WORK TO BE COMPLETED: When you reach the line containing "duty_pend_q <= '0;" in the records below, start copying exactly, and stop once you have copied the line containing "DUTY shadow and".

Dataset entries

<file path="src/rtl/io_pwm_led_pkg.sv">
// io_pwm_led_pkg: shared constants for the io_pwm_led block.
//   - io bus address and data widths
//   - register word offsets from BASE_ADR
//   - CTRL field layout and the packed CTRL register type
package io_pwm_led_pkg;

  localparam int unsigned IoAw  = 14;
  localparam int unsigned IoDw  = 32;
  localparam int unsigned NumCh = 4;

  // Register word offsets from BASE_ADR. The block decodes offsets 0..6.
  localparam logic [2:0] PWM_CTRL   = 3'd0;
  localparam logic [2:0] PWM_PERIOD = 3'd1;
  localparam logic [2:0] PWM_DUTY0  = 3'd2;
  localparam logic [2:0] PWM_STATUS = 3'd6;
  localparam logic [2:0] PwmLastOfs = 3'd6;

  // CTRL field bit positions.
  localparam int unsigned CtrlEnBit    = 0;
  localparam int unsigned CtrlIrqEnBit = 1;
  localparam int unsigned CtrlInvLsb   = 4;
  localparam int unsigned CtrlPreLsb   = 8;
  localparam int unsigned StatusEnBit  = 31;

  typedef struct packed {
    logic [7:0] pre;
    logic [3:0] inv;
    logic       irq_en;
    logic       en;
  } ctrl_t;

  function automatic ctrl_t ctrl_from_word(input logic [IoDw-1:0] w);
    ctrl_t c;
    c.en     = w[CtrlEnBit];
    c.irq_en = w[CtrlIrqEnBit];
    c.inv    = w[CtrlInvLsb +: 4];
    c.pre    = w[CtrlPreLsb +: 8];
    return c;
  endfunction

  function automatic logic [IoDw-1:0] ctrl_to_word(input ctrl_t c);
    logic [IoDw-1:0] w;
    w                   = '0;
    w[CtrlEnBit]        = c.en;
    w[CtrlIrqEnBit]     = c.irq_en;
    w[CtrlInvLsb +: 4]  = c.inv;
    w[CtrlPreLsb +: 8]  = c.pre;
    return w;
  endfunction

endpackage

</file>
<file path="src/rtl/io_pwm_led_channel.sv">
// io_pwm_led_channel: one PWM output with a shadowed DUTY register.
//   clk_i, rst_i   clock, asynchronous active-high reset
//   en_i           block enable (CTRL.EN)
//   copy_i         pending -> active copy strobe (period wrap or disabled)
//   wr_i, wdata_i  bus write to this channel's DUTY register
//   cnt_i          shared period counter
//   inv_i          output polarity inversion
//   duty_pend_o    pending DUTY value for register reads
//   pwm_o          registered PWM drive
module io_pwm_led_channel #(
  parameter int unsigned PW = 16
) (
  input  logic          clk_i,
  input  logic          rst_i,
  input  logic          en_i,
  input  logic          copy_i,
  input  logic          wr_i,
  input  logic [PW-1:0] wdata_i,
  input  logic [PW-1:0] cnt_i,
  input  logic          inv_i,
  output logic [PW-1:0] duty_pend_o,
  output logic          pwm_o
);

  logic [PW-1:0] duty_pend_q, duty_pend_d;
  logic [PW-1:0] duty_act_q, duty_act_d;
  logic          pwm_q, pwm_d;

  always_comb begin
    duty_pend_d = wr_i ? wdata_i : duty_pend_q;
    // The active copy takes the old pending value, so a write landing on a
    // wrap applies one period later.
    duty_act_d  = copy_i ? duty_pend_q : duty_act_q;
    pwm_d       = en_i ? ((cnt_i < duty_act_q) ^ inv_i) : inv_i;
  end

  always_ff @(posedge clk_i or posedge rst_i) begin
    if (rst_i) begin
      duty_pend_q <= '0;
      duty_act_q  <= '0;
      pwm_q       <= 1'b0;
    end else begin
      duty_pend_q <= duty_pend_d;
      duty_act_q  <= duty_act_d;
      pwm_q       <= pwm_d;
    end
  end

  assign duty_pend_o = duty_pend_q;
  assign pwm_o       = pwm_q;

endmodule

</file>
<file path="src/rtl/io_pwm_led.sv">
// io_pwm_led: memory-mapped 4-channel PWM LED driver on the dma_io bus.
//   clk, rst                     clock, asynchronous active-high reset
//   dma_io_we/wadr/wdata         single-cycle register write
//   dma_io_radr/radr_en          single-cycle register read, data one cycle later
//   dma_io_rdata_in/rdata        read-data chain: pass-through unless our read hit
//   pwm_out                      PWM drive, one bit per LED
//   period_irq                   one-cycle pulse at each period wrap when IRQ_EN
// Holds the bus decode, prescaler, period counter and STATUS; the DUTY shadow and
// compare live in io_pwm_led_channel.
module io_pwm_led
  import io_pwm_led_pkg::*;
#(
  parameter logic [IoAw-1:0] BASE_ADR = 14'h3040,
  parameter int unsigned     PW       = 16
) (
  input  logic            clk,
  input  logic            rst,
  input  logic            dma_io_we,
  input  logic [IoAw-1:0] dma_io_wadr,
  input  logic [IoDw-1:0] dma_io_wdata,
  input  logic [IoAw-1:0] dma_io_radr,
  input  logic            dma_io_radr_en,
  input  logic [IoDw-1:0] dma_io_rdata_in,
  output logic [IoDw-1:0] dma_io_rdata,
  output logic [3:0]      pwm_out,
  output logic            period_irq
);

  ctrl_t           ctrl_q, ctrl_d;
  logic [PW-1:0]   period_pend_q, period_pend_d;
  logic [PW-1:0]   period_act_q, period_act_d;
  logic [7:0]      pre_cnt_q, pre_cnt_d;
  logic [PW-1:0]   cnt_q, cnt_d;
  logic [15:0]     status_q, status_d;
  logic            irq_q, irq_d;
  logic [IoDw-1:0] rdata_q, rdata_d;
  logic            rd_hit_q, rd_hit_d;

  logic [IoAw-1:0] wofs, rofs;
  logic            wr_hit;
  logic            wr_ctrl, wr_period, wr_status;
  logic [NumCh-1:0] wr_duty;
  logic            tick, wrap, copy;
  logic [PW-1:0]   duty_pend [NumCh];
  logic [NumCh-1:0] pwm;
  logic            unused_wdata;

  // Offsets below BASE_ADR wrap to large values, so one compare bounds both ends.
  assign wofs     = dma_io_wadr - BASE_ADR;
  assign rofs     = dma_io_radr - BASE_ADR;
  assign wr_hit   = dma_io_we && (wofs <= IoAw'(PwmLastOfs));
  assign rd_hit_d = dma_io_radr_en && (rofs <= IoAw'(PwmLastOfs));

  always_comb begin
    wr_ctrl   = wr_hit && (wofs[2:0] == PWM_CTRL);
    wr_period = wr_hit && (wofs[2:0] == PWM_PERIOD);
    wr_status = wr_hit && (wofs[2:0] == PWM_STATUS);
    for (int n = 0; n < NumCh; n++) begin
      wr_duty[n] = wr_hit && (wofs[2:0] == PWM_DUTY0 + 3'(n));
    end
  end

  assign tick = ctrl_q.en && (pre_cnt_q == ctrl_q.pre);
  assign wrap = tick && (cnt_q == period_act_q);
  // Shadow copies are transparent while disabled so the first period after
  // enabling uses whatever was last written.
  assign copy = wrap || !ctrl_q.en;

  always_comb begin
    ctrl_d        = wr_ctrl ? ctrl_from_word(dma_io_wdata) : ctrl_q;
    period_pend_d = wr_period ? dma_io_wdata[PW-1:0] : period_pend_q;
    period_act_d  = copy ? period_pend_q : period_act_q;

    if (!ctrl_q.en || tick) pre_cnt_d = '0;
    else                    pre_cnt_d = pre_cnt_q + 8'd1;

    if (!ctrl_q.en || wrap) cnt_d = '0;
    else if (tick)          cnt_d = cnt_q + PW'(1);
    else                    cnt_d = cnt_q;

    // A clearing write beats a coincident wrap.
    if (wr_status) status_d = '0;
    else if (wrap) status_d = status_q + 16'd1;
    else           status_d = status_q;

    irq_d = wrap && ctrl_q.irq_en;
  end

  always_comb begin
    rdata_d = '0;
    case (rofs[2:0])
      PWM_CTRL:          rdata_d = ctrl_to_word(ctrl_q);
      PWM_PERIOD:        rdata_d = IoDw'(period_pend_q);
      PWM_DUTY0:         rdata_d = IoDw'(duty_pend[0]);
      PWM_DUTY0 + 3'd1:  rdata_d = IoDw'(duty_pend[1]);
      PWM_DUTY0 + 3'd2:  rdata_d = IoDw'(duty_pend[2]);
      PWM_DUTY0 + 3'd3:  rdata_d = IoDw'(duty_pend[3]);
      PWM_STATUS: begin
        rdata_d[15:0]        = status_q;
        rdata_d[StatusEnBit] = ctrl_q.en;
      end
      default:           rdata_d = '0;
    endcase
  end

  always_ff @(posedge clk or posedge rst) begin
    if (rst) begin
      ctrl_q        <= '0;
      period_pend_q <= '0;
      period_act_q  <= '0;
      pre_cnt_q     <= '0;
      cnt_q         <= '0;
      status_q      <= '0;
      irq_q         <= 1'b0;
      rdata_q       <= '0;
      rd_hit_q      <= 1'b0;
    end else begin
      ctrl_q        <= ctrl_d;
      period_pend_q <= period_pend_d;
      period_act_q  <= period_act_d;
      pre_cnt_q     <= pre_cnt_d;
      cnt_q         <= cnt_d;
      status_q      <= status_d;
      irq_q         <= irq_d;
      rdata_q       <= rdata_d;
      rd_hit_q      <= rd_hit_d;
    end
  end

  for (genvar n = 0; n < NumCh; n++) begin : g_ch
    io_pwm_led_channel #(
      .PW (PW)
    ) u_channel (
      .clk_i       (clk),
      .rst_i       (rst),
      .en_i        (ctrl_q.en),
      .copy_i      (copy),
      .wr_i        (wr_duty[n]),
      .wdata_i     (dma_io_wdata[PW-1:0]),
      .cnt_i       (cnt_q),
      .inv_i       (ctrl_q.inv[n]),
      .duty_pend_o (duty_pend[n]),
      .pwm_o       (pwm[n])
    );
  end

  assign dma_io_rdata = rd_hit_q ? rdata_q : dma_io_rdata_in;
  assign pwm_out      = pwm;
  assign period_irq   = irq_q;

  assign unused_wdata = ^{dma_io_wdata[31:16], dma_io_wdata[3:2]};

endmodule

</file>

REPLY:
      duty_pend_q <= '0;
      duty_act_q  <= '0;
      pwm_q       <= 1'b0;
    end else begin
      duty_pend_q <= duty_pend_d;
      duty_act_q  <= duty_act_d;
      pwm_q       <= pwm_d;
    end
  end

  assign duty_pend_o = duty_pend_q;
  assign pwm_o       = pwm_q;

endmodule

</file>
<file path="src/rtl/io_pwm_led.sv">
// io_pwm_led: memory-mapped 4-channel PWM LED driver on the dma_io bus.
//   clk, rst                     clock, asynchronous active-high reset
//   dma_io_we/wadr/wdata         single-cycle register write
//   dma_io_radr/radr_en          single-cycle register read, data one cycle later
//   dma_io_rdata_in/rdata        read-data chain: pass-through unless our read hit
//   pwm_out                      PWM drive, one bit per LED
//   period_irq                   one-cycle pulse at each period wrap when IRQ_EN
// Holds the bus decode, prescaler, period counter and STATUS; the DUTY shadow and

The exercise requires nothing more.